Exercise brief:
Pick the lines holding the string "localparam" out of the records and copy them.

Listed records:
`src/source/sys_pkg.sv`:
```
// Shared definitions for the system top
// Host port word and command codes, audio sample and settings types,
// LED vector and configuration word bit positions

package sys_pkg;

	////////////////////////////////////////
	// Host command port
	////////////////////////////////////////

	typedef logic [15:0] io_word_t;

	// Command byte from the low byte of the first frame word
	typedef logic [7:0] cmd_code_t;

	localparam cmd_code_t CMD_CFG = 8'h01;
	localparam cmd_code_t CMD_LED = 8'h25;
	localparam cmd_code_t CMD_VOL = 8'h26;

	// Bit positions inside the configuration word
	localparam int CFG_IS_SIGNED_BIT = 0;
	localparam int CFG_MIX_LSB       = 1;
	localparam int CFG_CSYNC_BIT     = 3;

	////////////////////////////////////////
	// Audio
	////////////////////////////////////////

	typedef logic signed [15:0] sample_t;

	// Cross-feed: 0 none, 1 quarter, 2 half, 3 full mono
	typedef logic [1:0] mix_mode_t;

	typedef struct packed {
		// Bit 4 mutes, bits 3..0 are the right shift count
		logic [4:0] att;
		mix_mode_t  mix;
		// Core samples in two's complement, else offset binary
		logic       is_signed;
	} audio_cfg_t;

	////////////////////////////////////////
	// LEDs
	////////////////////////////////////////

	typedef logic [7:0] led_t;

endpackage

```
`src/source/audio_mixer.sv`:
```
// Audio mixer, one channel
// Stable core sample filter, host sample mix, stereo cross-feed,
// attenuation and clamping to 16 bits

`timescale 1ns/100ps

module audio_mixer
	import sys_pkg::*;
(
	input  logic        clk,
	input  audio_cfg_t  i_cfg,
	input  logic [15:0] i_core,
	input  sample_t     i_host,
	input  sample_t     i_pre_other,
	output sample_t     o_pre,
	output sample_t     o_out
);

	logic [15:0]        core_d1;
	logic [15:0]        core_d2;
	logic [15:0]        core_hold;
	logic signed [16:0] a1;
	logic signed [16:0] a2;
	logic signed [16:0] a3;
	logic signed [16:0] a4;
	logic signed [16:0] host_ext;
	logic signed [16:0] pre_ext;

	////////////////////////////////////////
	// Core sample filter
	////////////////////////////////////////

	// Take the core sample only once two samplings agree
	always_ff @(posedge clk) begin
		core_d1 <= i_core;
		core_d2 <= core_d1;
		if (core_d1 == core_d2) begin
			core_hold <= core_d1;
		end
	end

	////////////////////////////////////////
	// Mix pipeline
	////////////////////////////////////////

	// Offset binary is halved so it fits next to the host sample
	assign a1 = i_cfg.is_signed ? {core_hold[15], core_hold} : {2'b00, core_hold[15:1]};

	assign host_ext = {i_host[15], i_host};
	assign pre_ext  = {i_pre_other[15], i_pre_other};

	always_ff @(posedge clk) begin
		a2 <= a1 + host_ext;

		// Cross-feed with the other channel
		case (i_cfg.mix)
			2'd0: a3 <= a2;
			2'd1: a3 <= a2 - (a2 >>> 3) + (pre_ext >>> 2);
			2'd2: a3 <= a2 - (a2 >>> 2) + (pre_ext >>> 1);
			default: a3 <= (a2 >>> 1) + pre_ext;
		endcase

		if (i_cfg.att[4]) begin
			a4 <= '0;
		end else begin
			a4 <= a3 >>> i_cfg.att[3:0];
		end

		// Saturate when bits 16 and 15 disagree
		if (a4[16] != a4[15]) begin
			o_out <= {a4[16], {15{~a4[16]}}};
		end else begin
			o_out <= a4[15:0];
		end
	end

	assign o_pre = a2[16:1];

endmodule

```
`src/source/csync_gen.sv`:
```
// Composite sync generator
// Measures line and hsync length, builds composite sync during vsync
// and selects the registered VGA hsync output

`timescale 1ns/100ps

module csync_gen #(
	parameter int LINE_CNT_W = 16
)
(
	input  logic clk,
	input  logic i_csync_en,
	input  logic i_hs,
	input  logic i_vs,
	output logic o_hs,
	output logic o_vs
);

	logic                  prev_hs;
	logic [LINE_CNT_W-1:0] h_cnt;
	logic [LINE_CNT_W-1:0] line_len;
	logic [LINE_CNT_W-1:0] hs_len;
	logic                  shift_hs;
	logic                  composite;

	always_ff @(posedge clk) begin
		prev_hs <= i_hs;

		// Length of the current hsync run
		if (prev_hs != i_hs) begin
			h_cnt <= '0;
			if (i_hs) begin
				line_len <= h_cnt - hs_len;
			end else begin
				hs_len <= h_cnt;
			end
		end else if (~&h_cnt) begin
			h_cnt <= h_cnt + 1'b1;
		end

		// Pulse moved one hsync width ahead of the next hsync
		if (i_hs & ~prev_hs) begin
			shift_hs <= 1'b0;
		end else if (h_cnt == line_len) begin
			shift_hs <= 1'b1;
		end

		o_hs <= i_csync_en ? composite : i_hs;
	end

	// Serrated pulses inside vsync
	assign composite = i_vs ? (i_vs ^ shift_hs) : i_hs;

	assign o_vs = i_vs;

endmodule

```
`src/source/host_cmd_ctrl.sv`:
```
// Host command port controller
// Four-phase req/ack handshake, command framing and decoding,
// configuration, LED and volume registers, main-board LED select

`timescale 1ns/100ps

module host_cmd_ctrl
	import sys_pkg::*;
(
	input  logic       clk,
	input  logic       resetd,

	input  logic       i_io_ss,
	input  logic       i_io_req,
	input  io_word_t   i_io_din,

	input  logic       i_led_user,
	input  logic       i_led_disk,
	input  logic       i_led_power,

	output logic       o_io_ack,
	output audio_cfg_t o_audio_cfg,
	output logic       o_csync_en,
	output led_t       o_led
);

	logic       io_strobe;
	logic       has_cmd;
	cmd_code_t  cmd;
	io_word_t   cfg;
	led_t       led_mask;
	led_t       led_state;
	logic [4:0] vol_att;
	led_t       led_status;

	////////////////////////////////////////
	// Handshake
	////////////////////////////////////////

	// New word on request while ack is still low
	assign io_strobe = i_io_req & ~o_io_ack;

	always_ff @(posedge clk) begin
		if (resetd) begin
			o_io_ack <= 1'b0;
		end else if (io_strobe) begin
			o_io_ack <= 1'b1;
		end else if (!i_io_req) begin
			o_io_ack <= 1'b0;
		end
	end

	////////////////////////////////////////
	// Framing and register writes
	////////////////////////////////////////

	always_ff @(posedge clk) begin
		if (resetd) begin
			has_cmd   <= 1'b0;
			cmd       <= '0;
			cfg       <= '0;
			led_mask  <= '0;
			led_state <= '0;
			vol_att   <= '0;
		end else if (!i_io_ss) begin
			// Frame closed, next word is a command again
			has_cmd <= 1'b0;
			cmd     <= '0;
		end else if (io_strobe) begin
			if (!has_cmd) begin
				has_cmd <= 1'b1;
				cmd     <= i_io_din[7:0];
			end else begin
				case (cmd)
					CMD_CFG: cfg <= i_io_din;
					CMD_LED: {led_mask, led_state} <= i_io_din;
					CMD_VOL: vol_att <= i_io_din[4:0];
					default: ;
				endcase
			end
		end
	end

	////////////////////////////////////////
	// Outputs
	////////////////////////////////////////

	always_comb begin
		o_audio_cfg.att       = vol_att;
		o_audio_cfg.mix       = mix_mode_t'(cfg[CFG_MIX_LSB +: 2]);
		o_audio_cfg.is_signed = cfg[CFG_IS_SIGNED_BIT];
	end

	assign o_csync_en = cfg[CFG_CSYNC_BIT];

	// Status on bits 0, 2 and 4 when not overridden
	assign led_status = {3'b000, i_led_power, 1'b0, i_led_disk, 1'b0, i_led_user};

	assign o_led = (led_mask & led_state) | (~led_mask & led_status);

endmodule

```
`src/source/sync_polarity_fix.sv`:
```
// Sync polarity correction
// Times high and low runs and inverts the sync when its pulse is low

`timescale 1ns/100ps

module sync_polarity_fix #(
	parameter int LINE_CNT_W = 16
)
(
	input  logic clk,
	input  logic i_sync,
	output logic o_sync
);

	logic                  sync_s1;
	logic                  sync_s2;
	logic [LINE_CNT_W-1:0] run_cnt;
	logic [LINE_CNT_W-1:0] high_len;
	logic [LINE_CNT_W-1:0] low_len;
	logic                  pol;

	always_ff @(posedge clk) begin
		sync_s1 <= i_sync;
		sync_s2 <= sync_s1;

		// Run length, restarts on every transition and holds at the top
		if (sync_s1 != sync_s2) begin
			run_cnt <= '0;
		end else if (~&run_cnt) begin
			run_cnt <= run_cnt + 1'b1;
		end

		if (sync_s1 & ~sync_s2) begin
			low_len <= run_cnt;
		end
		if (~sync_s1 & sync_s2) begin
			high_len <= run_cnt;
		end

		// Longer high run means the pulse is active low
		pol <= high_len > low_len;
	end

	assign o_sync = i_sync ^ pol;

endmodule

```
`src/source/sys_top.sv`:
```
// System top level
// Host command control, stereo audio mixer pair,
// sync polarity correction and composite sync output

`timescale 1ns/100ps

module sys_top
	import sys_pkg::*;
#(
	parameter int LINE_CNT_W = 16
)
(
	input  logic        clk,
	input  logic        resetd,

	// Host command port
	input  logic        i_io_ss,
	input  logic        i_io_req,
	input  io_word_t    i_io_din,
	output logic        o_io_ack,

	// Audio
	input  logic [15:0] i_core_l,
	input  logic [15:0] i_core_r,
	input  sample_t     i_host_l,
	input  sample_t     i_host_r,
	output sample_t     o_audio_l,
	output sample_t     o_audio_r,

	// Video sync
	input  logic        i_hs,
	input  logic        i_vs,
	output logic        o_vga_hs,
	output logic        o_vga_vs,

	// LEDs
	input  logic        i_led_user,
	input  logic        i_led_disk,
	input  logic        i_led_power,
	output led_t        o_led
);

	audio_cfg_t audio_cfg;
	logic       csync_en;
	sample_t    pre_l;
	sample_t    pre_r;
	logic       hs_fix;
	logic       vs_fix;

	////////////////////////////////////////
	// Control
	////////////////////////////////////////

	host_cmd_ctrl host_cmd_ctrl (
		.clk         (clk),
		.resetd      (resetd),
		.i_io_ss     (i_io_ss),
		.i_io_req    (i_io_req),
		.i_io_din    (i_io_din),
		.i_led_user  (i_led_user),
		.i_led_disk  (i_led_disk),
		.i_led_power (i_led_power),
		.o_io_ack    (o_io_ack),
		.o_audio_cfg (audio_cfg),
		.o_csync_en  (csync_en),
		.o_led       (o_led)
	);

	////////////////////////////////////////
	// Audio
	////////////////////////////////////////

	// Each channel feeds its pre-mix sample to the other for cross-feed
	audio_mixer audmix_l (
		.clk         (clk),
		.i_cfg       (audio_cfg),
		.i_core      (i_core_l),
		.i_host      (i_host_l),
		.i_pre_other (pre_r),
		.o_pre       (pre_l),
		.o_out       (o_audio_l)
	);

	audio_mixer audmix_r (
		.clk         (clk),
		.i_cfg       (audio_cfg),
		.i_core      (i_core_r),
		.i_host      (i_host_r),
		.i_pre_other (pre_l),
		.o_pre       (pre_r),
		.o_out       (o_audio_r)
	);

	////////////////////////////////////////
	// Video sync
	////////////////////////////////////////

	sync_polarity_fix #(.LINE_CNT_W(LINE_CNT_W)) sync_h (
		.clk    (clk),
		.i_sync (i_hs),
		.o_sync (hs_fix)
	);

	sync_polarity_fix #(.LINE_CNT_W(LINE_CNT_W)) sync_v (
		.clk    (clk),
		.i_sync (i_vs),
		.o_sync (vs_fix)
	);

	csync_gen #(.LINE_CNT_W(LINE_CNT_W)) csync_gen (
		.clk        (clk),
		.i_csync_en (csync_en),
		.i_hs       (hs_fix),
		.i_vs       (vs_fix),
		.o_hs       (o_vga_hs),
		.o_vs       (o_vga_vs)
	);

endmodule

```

Solution:
	localparam cmd_code_t CMD_CFG = 8'h01;
	localparam cmd_code_t CMD_LED = 8'h25;
	localparam cmd_code_t CMD_VOL = 8'h26;
	localparam int CFG_IS_SIGNED_BIT = 0;
	localparam int CFG_MIX_LSB       = 1;
	localparam int CFG_CSYNC_BIT     = 3;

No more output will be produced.